Uma vida monetizada é, também, solitária, basta perceber o quanto nos acostumamos a interagir com as pessoas como se fossem figurantes, personagens anônimos cumprindo seus respectivos papéis. Isso, sem contar o aspecto impessoal das transações financeiras. Pagou? Entregou? Acabou. Afinal, uma postura “profissional” não implica, necessariamente, em relações futuras — as partes são dispensadas de qualquer obrigação.

A busca pela estabilidade financeira sofre influência de um tipo peculiar de liberdade que, geralmente, se resume a ter dinheiro suficiente para se livrar de qualquer obrigação — no sentido de “ligação”, do latim obligatio = ob (para) + ligare (atar, unir). Sob essa lógica, se não temos obrigações, somos livres e independentes. Uma transação financeira não requer nenhuma ligação entre os envolvidos. Portanto, quem tem dinheiro não depende de ninguém em particular. Se o padeiro não quiser te atender, azar o dele! Você pode comprar pães em qualquer outro lugar, não é mesmo?

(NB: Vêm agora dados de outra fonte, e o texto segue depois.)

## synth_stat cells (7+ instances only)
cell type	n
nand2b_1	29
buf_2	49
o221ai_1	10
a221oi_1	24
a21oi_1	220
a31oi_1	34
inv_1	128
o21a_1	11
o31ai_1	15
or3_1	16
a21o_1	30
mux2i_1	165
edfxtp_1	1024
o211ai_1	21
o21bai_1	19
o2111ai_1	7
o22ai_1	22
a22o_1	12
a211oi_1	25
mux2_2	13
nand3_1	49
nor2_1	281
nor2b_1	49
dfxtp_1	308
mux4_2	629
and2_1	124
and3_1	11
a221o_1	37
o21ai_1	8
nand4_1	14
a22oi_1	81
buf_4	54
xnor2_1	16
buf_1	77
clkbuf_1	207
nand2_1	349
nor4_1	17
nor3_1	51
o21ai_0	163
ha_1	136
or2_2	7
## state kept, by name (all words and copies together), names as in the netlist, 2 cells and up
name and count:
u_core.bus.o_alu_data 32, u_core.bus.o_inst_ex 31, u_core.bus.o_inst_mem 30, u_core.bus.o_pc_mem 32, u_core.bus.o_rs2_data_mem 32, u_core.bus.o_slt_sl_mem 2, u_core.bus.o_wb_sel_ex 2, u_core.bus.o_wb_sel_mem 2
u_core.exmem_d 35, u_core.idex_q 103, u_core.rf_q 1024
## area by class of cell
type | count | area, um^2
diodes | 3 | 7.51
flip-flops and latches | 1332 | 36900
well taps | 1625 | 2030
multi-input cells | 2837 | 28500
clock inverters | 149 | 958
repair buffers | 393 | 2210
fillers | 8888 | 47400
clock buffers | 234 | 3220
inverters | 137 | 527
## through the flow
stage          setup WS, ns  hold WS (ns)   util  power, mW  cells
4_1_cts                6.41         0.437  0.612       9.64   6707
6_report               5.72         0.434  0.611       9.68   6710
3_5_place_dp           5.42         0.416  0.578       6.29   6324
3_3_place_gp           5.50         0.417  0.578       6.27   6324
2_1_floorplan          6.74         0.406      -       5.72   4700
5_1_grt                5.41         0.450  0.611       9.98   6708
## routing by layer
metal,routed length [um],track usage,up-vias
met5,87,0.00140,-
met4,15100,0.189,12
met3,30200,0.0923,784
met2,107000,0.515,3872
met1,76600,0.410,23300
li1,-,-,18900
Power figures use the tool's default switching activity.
$ cat src/rtl/fetch_unit.sv
// Instruction-fetch initiator: issues 64-bit word addresses to instruction memory
// and buffers returned instruction pairs in a small FIFO for dual-issue decode.
module fetch_unit #(
    parameter int          ADDR_W   = 10,
    parameter int          DEPTH    = 4,
    parameter logic [31:0] RESET_PC = 32'h0
) (
    input  logic              clock_i,
    input  logic              reset_i,
    output logic [ADDR_W-1:0] addr_o,
    input  logic [63:0]       data_i,
    input  logic              mem_stall_i,
    input  logic              redirect_i,
    input  logic [31:0]       redirect_pc_i,
    output logic              pair_valid_o,
    input  logic              pair_ready_i,
    output logic [31:0]       inst0_o,
    output logic [31:0]       inst1_o,
    output logic [31:0]       pc_o,
    output logic              slot0_valid_o
);

    localparam int PTR_W = $clog2(DEPTH);
    localparam int CNT_W = PTR_W + 1;

    logic [31:0]      r_fetch_pc;
    logic             r_inflight;
    logic [31:2]      r_req_pc;
    logic [PTR_W-1:0] r_wr_ptr;
    logic [PTR_W-1:0] r_rd_ptr;
    logic [CNT_W-1:0] r_count;

    logic [31:0]      r_inst0 [DEPTH];
    logic [31:0]      r_inst1 [DEPTH];
    logic [31:3]      r_pc    [DEPTH];
    logic             r_slot0 [DEPTH];

    logic [CNT_W-1:0] w_used;
    logic             w_issue;
    logic             w_capture;
    logic             w_pop;

    // Credit counts the in-flight response so a capture always has a free slot.
    assign w_used    = r_count + {{PTR_W{1'b0}}, r_inflight};
    assign w_issue   = !redirect_i && !mem_stall_i && (w_used < CNT_W'(DEPTH));
    assign w_capture = r_inflight && !redirect_i;
    assign w_pop     = (r_count != '0) && pair_ready_i && !redirect_i;

    assign addr_o        = r_fetch_pc[ADDR_W+2:3];
    assign pair_valid_o  = (r_count != '0);
    assign inst0_o       = r_inst0[r_rd_ptr];
    assign inst1_o       = r_inst1[r_rd_ptr];
    assign pc_o          = {r_pc[r_rd_ptr], 3'b000};
    assign slot0_valid_o = r_slot0[r_rd_ptr];

    always_ff @(posedge clock_i or posedge reset_i) begin
        if (reset_i) begin
            r_fetch_pc <= RESET_PC;
            r_inflight <= 1'b0;
            r_req_pc   <= '0;
        end else begin
            r_inflight <= w_issue;
            if (redirect_i) begin
                r_fetch_pc <= redirect_pc_i;
            end else if (w_issue) begin
                r_fetch_pc <= {r_fetch_pc[31:3] + 29'd1, 3'b000};
                r_req_pc   <= r_fetch_pc[31:2];
            end
        end
    end

    always_ff @(posedge clock_i or posedge reset_i) begin
        if (reset_i) begin
            r_wr_ptr <= '0;
            r_rd_ptr <= '0;
            r_count  <= '0;
        end else if (redirect_i) begin
            r_wr_ptr <= '0;
            r_rd_ptr <= '0;
            r_count  <= '0;
        end else begin
            if (w_capture) r_wr_ptr <= r_wr_ptr + PTR_W'(1);
            if (w_pop)     r_rd_ptr <= r_rd_ptr + PTR_W'(1);
            case ({w_capture, w_pop})
                2'b10:   r_count <= r_count + CNT_W'(1);
                2'b01:   r_count <= r_count - CNT_W'(1);
                default: r_count <= r_count;
            endcase
        end
    end

    // Storage is cleared on reset so the head outputs read zero immediately.
    for (genvar gi = 0; gi < DEPTH; gi++) begin : g_entry
        always_ff @(posedge clock_i or posedge reset_i) begin
            if (reset_i) begin
                r_inst0[gi] <= '0;
                r_inst1[gi] <= '0;
                r_pc[gi]    <= '0;
                r_slot0[gi] <= 1'b0;
            end else if (w_capture && (r_wr_ptr == PTR_W'(gi))) begin
                r_inst0[gi] <= data_i[31:0];
                r_inst1[gi] <= data_i[63:32];
                r_pc[gi]    <= r_req_pc[31:3];
                r_slot0[gi] <= !r_req_pc[2];
            end
        end
    end

endmodule
$ cat config.mk
export PLATFORM = sky130hd
export DESIGN_NAME = fetch_unit
export DESIGN_NICKNAME = d
export VERILOG_FILES = /design/src/rtl/fetch_unit.sv
export SDC_FILE = /design/constraint.sdc
export NUM_CORES = 1
export LEC_CHECK = 0
export BUFFER_PORTS_ARGS = -buffer_cell sky130_fd_sc_hd__buf_2
export CAP_MARGIN = 10
export CORE_AREA = 2 2 201 203
export DETAILED_ROUTE_END_ITERATION = 12
export DIE_AREA = 0 0 203 205
export PLACE_DENSITY = 0.73
export SLEW_MARGIN = 20
export SYNTH_ARGS = -nofsm -noshare
export SYNTH_HDL_FRONTEND = slang
export SYNTH_SLANG_ARGS = --single-unit
$ cat constraint.sdc
create_clock -name clock_i -period 33.6 [get_ports clock_i]
set_input_delay 3.36 -clock clock_i [delete_from_list [all_inputs] [get_ports clock_i]]
set_output_delay 3.36 -clock clock_i [all_outputs]
set_load 0.02 [all_outputs]
==> impl_metrics.yaml <==
outcome:
  status: "finished clean"
pwr:
  combPwrFrac_pct: 28.9
  clockPowerShare_pct: 28.1
  pwr-share-seq_pct: 43.0
  finalPower_uw: 1875
  p_int_uw: 1295
  power.switching_uw: 580.3
  p_per_area_nw_per_um2: 83.42
  p_sw_share_pct: 30.94
  peakVddDrop_mv: 0.04494
  power_leakage_uw: 0.01072
worst_setup_path:
  worstSetupStartpoint: "r_rd_ptr[0]"
  crit_arrival_ns: 3.39
  crit_required_ns: 30.24
  reg2reg_slack_ns: 30.71
  crit_path_end_kind: "primary output"
  critPathLaunchType: "register"
  r2r-start: "r_inflight"
  crit_type: "register to primary output"
  endpoint: "inst0_o[20]"
  crit_fanout: 57
  rr_worst_depth: 4
  r2r_end: "r_inst1[26]"
timing:
  final-setup-viol-count: 0
  max_slew_margin_pct: 28.08
  slew_viol_final: 0
  rsz0062_at_grt: "false"
  fin_skew_ns: 0.02108
  max_freq_ghz: 0.1481
  tightestPinTransition_ns: 1.079
  finalHoldViolCount: 0
  layout_min_cycle_time_ns: 6.753
  timing.setup.tns_ns: 0
  worst_slack_ns: 26.85
  fin_crit_sh_pct: 20.10
synth:
  synth.top_cell.area_share_pct: 57.05
  yosysTopAreaCell: "dfrtp_1"
  netlist_top_cells_area: "dfrtp_1 57%, mux2_2 22%, mux4_2 11%, nand2_1 2.5%, xnor2_1 0.76%"
  yosys_warnings: 0
  synth.distinct_cells: 45
  synth_area_per_cell_um2: 15.01
  synth_seq_area_share_pct: 57.05
  syn_area_um2: 19470
  synth_cells: 1297
  ys_ff_latch: 444
clock_network:
  hold_buffers: 0
  cts.path.max_buffers: 3
  clk_pin_slew_ns: 0.06
  htree_levels: 2
  cts_tree: "built"
  root_buffer: "clkbuf_16"
  numCtsBuffers: 48
  cts_resized: 0
  post_cts.repair.setup_buffers: 0
  clock_latency_ns: 0.58
  clock-sinks: 444
route:
  vias_per_cell: 5.606
  vias: 11410
  wirelength_um: 40900
  wl_per_cell_um: 20.10
  dr.pass1.iters: 6
  ant_nets: 0
  drc: 0
  drtIter0Drc: 473
finish:
  fillCellCount: 3126
  final_common_cell: "dfrtp_1"
  layout.cells.non_filler: 2035
  layout-drive-gt1-share_pct: 51.26
  mostFrequentLayoutCells: "442 x dfrtp_1, 372 x mux2_2, 203 x buf_2, 125 x nand2_1, 94 x mux4_2"
  area_growth_pct: 15.44
  final_nets: 1578
  final_util_pct: 57.11
place:
  dp_cells: 1945
  gp_congestion: 0.8155
  portBuffers: 203
  hpwlAfterDp_um: 25080
  place_worst_setup_slack_ns: 27.32
floorplan:
  die_area_um2: 41620
  core_area_um2: 39370
  die_w_um: 203
  io_pins: 209
  start_util_pct: 49.47
  rows: 73
  die_h_um: 205
global_route:
  gr-usage-all-layers_pct: 20.43
  grt-ovfl-total: 0
  grt_max_degree: 144
  grt_pass1_wl_um: 66770
  grt_pass1_vias: 12090
  antenna_found_initial: 2
job:
  drv_cap: 0
hold_path:
  hp-class: "register to register"
kinds of logic (layout without fill, tap and decap cells):
logic type | Yosys count | after routing | share of synthesized area [%]
other | 1 | 5 | 0.01926
multiplexers | 471 | 471 | 32.67
AO/OA/AOI/OAI | 43 | 43 | 1.304
XOR/XNOR | 28 | 28 | 1.298
buffers and inverters | 104 | 313 | 2.531
AND/OR/NAND/NOR | 200 | 200 | 4.703
flip-flops | 444 | 444 | 57.05
adder cells (fa/ha/maj) | 6 | 6 | 0.4241
power groups by stage:
| stage | Clock, µW | Sequential [µW] | Combinational (µW) |
|---|---|---|---|
| after floorplan | 0 | 769 | 419 |
| after global placement | 0 | 800 | 534 |
| after detailed placement | 0 | 815 | 547 |
| after CTS | 540 | 807 | 550 |
| after global routing | 562 | 830 | 584 |
| final | 527 | 806 | 542 |
sequential cells by signal, summed over array words and instances, names as in the netlist:
signal      flops
r_count         3
r_rd_ptr        2
r_inst1       128
r_inflight      1
r_fetch_pc     30
r_inst0       128
r_wr_ptr        2
r_slot0         4
r_pc          116
r_req_pc       30
layer usage:
layer  up-vias  GRT usage [%]  wire [µm]
met5         -              0          0
met4         0          5.683        643
met3        53          4.009       2195
met2       278          33.55      20090
met1      5993          27.98      17980
li1       5084              -          -
synthesized netlist by cell type (all sizes together):
cell and number:
a211o 1, a31o 1, a31oi 3, and2 1, and3 6, and4 4, buf 71, clkbuf 24
clkinv 1, conb 1, dfrtp 444, fa 1, ha 5, inv 8, mux2 373, mux2i 4
mux4 94, nand2 129, nand3 13, nand4 10, nor2 12, nor2b 2, nor3 4, nor4 10
o211a 1, o211ai 1, o21ai 29, o311ai 2, o31ai 5, or2 1, or3 4, or4 4
xnor2 17, xor2 11
layout make-up:
class / count / area (µm²) / area share, %
Tap cell: 525 / 656.9 / 2.922
Antenna cell: 2 / 5.005 / 0.02226
Clock inverter: 12 / 160.2 / 0.7124
Inverter: 9 / 41.29 / 0.1837
Clock buffer: 75 / 1443 / 6.417
Timing Repair Buffer: 217 / 1149 / 5.109
Multi-Input combinational cell: 751 / 7908 / 35.18
Sequential cell: 444 / 11120 / 49.46
worst max-delay path: stages, from the launching register on:
cell     delay (ns)
dfrtp_4        1.14
buf_4          0.82
mux4_2         0.62
buf_2          0.18
through the flow:
stage	hold slack, ns	instance area, µm²
floorplan	0.4386	19480
global placement	0.4577	20840
detailed placement	0.4694	20840
CTS	0.4859	22440
global route	0.5084	22480
finish	0.4802	22480
worst min-delay path by stage:
| stage | from | to | slack, ns | cells after the start |
|---|---|---|---|---|
| global route | r_pc[26] | r_pc[26] | 0.51 | 1 |
| floorplan | r_fetch_pc[2] | r_req_pc[2] | 0.44 | 2 |
| global placement | r_slot0[2] | r_slot0[2] | 0.46 | 2 |
| finish | r_slot0[0] | r_slot0[0] | 0.48 | 2 |
| detailed placement | r_slot0[3] | r_slot0[3] | 0.47 | 2 |
| CTS | r_slot0[0] | r_slot0[0] | 0.49 | 2 |
(Power assumes the default switching activity.)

Por outro lado, numa Economia de Oferta, as transações são pessoais e permanecem abertas, criando (ou reforçando) uma ligação entre quem oferece e quem recebe. Quando presenteamos alguém, a intenção é justamente essa: estreitar nossos laços. Presentes implicam em novos presentes, sejam recíprocos ou não. O dinheiro, por outro lado, tem um valor padrão e não requer nenhum relacionamento prévio.

Aqui, vale um comentário rápido sobre os diferentes tipos de economia citados ao longo do texto. Embora não sejam exatamente iguais, utilizarei Economia de Oferta e Economia Colaborativa como sinônimos, versões econômicas provenientes de uma mesma mentalidade. A Economia Monetizada, apesar de enfatizar o processo de monetização, se refere ao tipo de economia que estamos acostumados, ou seja, a uma Economia de Mercado.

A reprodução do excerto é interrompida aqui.